[Start of Attachment]

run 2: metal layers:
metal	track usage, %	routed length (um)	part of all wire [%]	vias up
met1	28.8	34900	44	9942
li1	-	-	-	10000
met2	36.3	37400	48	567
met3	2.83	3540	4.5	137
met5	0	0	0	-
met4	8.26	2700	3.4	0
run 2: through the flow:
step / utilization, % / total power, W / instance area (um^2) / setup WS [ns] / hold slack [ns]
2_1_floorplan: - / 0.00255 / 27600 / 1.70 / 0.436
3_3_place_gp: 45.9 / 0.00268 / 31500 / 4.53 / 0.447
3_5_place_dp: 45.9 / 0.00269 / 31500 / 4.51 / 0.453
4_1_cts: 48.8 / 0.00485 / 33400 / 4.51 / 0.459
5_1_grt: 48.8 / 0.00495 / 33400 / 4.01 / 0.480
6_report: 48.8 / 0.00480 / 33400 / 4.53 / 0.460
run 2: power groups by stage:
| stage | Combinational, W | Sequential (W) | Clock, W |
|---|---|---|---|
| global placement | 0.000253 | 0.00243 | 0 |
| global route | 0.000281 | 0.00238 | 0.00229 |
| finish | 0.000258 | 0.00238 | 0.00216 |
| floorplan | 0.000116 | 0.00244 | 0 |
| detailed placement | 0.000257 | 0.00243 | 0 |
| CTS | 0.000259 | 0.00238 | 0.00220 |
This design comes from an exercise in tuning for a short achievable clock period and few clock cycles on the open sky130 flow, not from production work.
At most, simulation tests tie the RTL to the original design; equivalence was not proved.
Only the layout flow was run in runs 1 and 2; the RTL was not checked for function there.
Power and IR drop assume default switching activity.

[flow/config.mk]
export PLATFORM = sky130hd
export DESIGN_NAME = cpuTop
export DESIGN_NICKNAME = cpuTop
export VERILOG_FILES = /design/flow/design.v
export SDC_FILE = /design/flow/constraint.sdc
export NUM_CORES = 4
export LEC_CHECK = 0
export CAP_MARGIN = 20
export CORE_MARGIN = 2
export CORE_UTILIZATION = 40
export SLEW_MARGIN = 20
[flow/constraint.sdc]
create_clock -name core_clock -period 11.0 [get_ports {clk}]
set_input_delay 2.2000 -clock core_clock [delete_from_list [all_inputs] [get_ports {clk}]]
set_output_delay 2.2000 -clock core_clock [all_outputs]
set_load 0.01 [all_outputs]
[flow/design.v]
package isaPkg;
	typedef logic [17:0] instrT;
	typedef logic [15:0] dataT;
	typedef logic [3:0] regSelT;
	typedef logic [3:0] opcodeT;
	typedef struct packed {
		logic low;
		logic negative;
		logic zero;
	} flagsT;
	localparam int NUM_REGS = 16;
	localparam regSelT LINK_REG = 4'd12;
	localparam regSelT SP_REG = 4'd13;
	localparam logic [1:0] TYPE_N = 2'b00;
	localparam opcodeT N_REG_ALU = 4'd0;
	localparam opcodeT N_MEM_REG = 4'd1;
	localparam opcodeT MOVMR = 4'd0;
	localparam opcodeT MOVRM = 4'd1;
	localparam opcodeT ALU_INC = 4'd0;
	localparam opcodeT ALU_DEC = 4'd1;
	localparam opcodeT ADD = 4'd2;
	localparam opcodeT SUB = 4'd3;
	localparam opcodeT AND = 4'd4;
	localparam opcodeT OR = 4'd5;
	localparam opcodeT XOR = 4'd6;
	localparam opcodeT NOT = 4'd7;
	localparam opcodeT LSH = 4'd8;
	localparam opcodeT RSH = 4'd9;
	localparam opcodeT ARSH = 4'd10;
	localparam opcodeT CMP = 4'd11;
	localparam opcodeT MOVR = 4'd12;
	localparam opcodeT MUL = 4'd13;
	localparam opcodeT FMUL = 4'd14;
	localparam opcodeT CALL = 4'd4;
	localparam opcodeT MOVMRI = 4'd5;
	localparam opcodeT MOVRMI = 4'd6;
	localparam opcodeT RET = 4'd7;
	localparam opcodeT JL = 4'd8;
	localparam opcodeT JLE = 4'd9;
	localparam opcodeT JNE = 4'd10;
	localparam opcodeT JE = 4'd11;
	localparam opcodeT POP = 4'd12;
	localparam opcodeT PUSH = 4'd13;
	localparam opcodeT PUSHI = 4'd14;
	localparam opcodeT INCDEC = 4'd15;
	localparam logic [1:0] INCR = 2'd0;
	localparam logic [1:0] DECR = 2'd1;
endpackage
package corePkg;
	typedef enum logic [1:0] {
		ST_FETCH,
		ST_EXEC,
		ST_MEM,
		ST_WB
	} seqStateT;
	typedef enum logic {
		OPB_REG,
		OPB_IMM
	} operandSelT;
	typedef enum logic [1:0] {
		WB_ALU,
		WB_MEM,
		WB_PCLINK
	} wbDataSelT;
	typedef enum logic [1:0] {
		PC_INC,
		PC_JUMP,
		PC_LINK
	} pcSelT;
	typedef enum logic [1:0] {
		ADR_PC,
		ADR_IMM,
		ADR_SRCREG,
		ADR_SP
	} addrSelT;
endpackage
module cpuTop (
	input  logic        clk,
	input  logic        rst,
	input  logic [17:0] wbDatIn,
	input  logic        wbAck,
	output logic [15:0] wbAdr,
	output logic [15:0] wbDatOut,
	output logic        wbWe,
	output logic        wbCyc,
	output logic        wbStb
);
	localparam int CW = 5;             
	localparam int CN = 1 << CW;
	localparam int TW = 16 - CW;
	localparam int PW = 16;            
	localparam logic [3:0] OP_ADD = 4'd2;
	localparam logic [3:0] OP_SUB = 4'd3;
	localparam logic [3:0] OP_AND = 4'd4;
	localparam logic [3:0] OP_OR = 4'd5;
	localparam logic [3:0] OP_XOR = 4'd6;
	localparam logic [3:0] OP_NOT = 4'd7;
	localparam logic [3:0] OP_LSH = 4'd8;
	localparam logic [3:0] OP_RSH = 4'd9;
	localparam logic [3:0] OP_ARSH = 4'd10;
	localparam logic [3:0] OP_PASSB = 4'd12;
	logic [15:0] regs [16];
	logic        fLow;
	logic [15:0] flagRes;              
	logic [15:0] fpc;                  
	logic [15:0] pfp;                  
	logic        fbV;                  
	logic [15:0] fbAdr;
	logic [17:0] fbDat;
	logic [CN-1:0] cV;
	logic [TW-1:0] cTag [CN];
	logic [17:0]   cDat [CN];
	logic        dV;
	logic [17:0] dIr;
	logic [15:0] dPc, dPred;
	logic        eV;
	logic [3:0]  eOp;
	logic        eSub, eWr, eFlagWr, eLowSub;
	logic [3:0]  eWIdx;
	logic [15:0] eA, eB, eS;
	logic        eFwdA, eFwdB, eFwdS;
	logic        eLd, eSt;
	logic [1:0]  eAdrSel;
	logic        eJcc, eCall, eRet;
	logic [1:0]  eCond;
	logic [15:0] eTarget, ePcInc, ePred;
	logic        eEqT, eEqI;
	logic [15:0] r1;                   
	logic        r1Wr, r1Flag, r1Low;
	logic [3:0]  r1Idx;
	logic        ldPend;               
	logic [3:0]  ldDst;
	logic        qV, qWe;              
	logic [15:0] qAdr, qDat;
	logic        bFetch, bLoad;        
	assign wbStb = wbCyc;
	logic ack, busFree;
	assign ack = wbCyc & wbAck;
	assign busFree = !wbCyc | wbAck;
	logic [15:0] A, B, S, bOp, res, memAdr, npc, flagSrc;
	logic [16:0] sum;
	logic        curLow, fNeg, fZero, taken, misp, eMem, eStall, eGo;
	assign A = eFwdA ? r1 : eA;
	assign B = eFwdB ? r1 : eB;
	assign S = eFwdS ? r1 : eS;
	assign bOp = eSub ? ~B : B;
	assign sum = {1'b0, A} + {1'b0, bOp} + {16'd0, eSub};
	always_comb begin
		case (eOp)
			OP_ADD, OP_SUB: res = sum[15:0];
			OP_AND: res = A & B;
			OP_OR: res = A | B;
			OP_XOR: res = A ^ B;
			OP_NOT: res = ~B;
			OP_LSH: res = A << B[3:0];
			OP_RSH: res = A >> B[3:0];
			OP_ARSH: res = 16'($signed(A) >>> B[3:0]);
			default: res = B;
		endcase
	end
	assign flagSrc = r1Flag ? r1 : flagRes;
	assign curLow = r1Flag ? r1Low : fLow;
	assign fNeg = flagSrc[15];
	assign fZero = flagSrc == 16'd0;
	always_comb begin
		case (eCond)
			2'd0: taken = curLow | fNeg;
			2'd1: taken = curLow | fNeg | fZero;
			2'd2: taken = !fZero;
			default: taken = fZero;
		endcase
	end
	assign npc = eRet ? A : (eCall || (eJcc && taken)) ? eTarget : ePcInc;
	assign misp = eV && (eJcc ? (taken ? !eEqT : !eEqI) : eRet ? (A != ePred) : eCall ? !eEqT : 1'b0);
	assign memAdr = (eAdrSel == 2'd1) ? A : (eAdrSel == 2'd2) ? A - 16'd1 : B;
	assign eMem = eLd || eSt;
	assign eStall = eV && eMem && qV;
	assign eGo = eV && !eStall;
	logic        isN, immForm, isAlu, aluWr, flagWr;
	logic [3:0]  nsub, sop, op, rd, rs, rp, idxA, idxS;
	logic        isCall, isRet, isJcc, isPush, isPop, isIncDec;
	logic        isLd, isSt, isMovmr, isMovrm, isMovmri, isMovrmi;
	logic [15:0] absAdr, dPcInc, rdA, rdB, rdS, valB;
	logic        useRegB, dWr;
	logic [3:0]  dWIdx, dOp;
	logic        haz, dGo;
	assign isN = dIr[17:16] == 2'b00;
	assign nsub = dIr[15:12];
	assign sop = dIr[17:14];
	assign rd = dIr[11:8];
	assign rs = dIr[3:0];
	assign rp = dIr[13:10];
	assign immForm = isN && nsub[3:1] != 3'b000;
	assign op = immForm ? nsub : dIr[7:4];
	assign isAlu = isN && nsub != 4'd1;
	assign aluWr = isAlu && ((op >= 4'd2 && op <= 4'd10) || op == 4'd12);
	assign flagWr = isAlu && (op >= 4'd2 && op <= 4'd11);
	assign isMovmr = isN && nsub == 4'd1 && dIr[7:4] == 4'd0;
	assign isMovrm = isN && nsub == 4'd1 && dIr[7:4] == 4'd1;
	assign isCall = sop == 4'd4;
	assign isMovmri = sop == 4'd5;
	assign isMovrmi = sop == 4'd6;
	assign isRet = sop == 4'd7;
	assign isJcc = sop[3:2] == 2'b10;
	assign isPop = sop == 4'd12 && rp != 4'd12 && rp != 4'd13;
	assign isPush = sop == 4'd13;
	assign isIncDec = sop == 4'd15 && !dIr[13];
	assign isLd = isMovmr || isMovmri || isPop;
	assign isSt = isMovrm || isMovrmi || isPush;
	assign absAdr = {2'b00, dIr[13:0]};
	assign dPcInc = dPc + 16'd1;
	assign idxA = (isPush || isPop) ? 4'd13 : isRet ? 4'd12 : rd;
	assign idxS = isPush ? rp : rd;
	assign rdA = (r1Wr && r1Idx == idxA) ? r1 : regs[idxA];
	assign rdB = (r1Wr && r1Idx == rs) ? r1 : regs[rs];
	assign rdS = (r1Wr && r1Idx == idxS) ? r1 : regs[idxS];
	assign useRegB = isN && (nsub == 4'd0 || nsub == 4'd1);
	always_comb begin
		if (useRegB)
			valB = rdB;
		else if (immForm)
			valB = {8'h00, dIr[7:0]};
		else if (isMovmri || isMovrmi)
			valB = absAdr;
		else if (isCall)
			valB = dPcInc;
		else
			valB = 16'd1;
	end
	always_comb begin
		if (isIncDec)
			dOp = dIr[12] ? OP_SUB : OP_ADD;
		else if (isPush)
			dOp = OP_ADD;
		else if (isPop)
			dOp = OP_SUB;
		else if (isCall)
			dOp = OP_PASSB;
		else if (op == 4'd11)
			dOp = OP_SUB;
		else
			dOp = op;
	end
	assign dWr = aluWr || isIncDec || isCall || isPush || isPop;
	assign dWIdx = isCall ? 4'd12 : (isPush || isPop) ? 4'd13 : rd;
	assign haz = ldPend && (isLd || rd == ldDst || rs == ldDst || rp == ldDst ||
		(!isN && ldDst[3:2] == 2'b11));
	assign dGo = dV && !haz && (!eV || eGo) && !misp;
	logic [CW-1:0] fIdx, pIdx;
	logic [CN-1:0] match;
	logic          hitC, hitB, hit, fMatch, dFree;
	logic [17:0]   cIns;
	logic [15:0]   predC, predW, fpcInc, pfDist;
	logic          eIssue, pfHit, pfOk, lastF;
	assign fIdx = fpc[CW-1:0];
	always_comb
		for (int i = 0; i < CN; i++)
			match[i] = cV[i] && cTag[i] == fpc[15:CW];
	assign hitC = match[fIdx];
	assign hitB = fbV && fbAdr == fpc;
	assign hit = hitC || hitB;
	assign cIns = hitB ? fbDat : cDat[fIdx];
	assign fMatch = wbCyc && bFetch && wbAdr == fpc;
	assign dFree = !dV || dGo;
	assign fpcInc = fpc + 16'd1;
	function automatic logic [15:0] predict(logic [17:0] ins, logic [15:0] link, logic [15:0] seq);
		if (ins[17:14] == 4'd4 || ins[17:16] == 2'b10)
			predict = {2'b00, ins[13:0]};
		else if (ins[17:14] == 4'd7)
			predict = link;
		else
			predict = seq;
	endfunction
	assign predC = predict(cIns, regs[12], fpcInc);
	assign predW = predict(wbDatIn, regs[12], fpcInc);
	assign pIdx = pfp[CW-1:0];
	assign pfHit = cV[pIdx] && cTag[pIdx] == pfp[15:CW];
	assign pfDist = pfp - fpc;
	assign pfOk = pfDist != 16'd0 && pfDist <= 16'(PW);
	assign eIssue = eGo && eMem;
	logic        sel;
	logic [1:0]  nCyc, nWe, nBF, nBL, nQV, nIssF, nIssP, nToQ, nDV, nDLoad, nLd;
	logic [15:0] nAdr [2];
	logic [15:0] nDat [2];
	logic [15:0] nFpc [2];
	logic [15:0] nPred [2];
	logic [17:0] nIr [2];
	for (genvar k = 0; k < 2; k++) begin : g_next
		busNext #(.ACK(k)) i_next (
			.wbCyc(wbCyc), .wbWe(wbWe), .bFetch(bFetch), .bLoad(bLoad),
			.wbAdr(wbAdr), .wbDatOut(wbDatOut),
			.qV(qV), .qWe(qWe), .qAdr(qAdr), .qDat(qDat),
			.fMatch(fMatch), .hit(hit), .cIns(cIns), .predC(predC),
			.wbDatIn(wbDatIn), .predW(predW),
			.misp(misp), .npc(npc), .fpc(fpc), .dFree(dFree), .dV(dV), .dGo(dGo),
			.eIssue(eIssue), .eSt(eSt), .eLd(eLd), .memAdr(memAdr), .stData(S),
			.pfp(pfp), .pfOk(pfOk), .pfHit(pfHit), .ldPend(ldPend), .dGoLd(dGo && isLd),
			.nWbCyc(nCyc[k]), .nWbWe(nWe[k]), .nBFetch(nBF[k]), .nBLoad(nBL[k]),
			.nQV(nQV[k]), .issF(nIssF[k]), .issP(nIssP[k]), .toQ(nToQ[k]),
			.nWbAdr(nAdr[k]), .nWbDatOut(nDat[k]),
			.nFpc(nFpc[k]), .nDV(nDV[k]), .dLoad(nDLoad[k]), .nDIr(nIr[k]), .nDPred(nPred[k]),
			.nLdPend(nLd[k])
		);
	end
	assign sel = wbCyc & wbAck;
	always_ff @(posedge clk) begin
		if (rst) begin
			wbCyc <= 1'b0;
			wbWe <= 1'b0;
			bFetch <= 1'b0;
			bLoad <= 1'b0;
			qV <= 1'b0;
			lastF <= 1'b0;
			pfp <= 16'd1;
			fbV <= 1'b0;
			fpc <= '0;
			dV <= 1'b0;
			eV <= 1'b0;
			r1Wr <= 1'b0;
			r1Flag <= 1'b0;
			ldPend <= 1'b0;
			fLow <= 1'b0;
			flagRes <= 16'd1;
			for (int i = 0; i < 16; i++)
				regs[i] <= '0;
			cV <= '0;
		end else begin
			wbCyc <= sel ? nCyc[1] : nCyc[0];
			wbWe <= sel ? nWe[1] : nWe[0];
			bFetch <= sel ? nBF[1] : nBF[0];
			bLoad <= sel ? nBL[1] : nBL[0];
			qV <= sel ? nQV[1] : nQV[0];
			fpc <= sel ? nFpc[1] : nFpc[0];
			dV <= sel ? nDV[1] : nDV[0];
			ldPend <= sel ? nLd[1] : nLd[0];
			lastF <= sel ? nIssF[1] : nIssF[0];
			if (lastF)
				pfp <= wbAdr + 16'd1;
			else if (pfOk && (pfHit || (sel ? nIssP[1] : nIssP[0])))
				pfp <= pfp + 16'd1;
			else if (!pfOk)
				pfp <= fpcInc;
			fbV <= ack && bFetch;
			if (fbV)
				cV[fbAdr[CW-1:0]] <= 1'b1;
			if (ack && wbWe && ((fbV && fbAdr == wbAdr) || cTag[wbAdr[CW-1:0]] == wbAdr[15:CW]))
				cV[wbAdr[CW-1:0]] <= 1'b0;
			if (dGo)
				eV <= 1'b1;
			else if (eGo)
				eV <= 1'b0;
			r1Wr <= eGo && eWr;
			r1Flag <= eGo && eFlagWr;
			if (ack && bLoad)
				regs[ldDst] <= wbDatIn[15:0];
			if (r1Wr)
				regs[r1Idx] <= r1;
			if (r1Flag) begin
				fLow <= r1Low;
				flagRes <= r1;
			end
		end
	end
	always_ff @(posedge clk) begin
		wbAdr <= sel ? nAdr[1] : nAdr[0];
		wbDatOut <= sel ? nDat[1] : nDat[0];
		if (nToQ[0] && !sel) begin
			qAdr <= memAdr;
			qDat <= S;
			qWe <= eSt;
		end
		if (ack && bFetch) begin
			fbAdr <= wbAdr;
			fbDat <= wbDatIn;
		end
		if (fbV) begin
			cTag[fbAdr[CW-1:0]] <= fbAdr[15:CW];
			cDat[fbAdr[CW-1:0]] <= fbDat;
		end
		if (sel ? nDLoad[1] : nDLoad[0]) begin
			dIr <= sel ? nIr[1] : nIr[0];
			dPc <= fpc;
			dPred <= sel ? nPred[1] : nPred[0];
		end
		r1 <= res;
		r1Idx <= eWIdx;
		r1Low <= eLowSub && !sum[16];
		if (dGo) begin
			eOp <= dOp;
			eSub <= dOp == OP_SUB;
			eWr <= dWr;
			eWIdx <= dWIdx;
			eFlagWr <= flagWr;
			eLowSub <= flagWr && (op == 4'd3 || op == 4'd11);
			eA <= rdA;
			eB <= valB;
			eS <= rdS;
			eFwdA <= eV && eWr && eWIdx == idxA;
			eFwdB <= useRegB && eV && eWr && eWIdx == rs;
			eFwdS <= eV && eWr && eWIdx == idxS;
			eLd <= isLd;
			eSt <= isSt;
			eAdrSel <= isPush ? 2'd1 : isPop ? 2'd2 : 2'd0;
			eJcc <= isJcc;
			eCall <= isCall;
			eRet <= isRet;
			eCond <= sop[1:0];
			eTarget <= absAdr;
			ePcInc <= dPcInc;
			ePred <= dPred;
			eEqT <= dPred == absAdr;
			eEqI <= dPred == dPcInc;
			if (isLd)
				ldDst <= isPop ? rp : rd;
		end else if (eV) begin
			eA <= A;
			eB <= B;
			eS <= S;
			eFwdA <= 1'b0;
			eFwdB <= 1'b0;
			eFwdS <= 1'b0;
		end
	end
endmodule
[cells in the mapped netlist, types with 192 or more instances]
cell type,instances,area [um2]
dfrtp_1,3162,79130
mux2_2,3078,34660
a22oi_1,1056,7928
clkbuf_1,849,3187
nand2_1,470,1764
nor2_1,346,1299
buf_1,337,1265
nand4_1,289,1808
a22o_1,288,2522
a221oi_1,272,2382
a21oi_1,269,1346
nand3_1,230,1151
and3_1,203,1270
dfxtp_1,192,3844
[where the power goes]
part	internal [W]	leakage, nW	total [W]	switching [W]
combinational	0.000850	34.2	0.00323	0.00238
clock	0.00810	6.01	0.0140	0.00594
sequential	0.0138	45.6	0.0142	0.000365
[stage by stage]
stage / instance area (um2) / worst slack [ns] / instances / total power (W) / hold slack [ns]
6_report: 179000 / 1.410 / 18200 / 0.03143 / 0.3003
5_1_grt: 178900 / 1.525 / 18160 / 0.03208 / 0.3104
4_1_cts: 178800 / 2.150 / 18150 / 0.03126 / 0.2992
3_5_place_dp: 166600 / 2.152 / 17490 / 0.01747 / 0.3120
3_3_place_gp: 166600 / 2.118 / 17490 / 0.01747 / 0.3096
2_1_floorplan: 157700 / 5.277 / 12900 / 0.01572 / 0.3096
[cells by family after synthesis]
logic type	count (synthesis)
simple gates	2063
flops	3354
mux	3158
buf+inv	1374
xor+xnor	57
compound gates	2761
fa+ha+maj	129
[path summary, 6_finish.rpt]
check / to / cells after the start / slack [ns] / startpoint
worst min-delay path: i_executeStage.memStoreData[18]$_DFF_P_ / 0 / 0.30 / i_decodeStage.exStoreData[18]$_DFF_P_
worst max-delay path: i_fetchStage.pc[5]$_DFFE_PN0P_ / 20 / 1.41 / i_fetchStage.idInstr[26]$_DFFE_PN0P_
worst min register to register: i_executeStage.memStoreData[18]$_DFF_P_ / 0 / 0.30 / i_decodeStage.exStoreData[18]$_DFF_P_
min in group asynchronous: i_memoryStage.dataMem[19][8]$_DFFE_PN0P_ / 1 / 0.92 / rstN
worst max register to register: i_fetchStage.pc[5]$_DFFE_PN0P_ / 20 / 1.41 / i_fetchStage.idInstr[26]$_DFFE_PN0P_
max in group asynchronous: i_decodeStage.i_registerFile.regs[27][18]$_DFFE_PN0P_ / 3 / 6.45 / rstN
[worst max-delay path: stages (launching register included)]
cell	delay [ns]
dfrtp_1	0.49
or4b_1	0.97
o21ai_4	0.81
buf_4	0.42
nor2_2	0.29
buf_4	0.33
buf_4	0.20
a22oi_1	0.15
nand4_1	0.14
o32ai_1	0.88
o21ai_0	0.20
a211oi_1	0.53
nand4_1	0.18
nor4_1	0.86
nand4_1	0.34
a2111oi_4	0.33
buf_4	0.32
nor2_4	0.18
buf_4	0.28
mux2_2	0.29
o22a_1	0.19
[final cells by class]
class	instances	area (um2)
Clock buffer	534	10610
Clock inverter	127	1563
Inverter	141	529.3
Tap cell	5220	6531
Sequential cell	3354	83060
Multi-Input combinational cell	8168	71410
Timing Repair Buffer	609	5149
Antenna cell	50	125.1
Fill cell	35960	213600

[End of Attachment]

* Task directions
Only the lines from the one containing "[final cells by class]" to the end of the records should be repeated, exactly as they appear.

* Finished task
[final cells by class]
class	instances	area (um2)
Clock buffer	534	10610
Clock inverter	127	1563
Inverter	141	529.3
Tap cell	5220	6531
Sequential cell	3354	83060
Multi-Input combinational cell	8168	71410
Timing Repair Buffer	609	5149
Antenna cell	50	125.1
Fill cell	35960	213600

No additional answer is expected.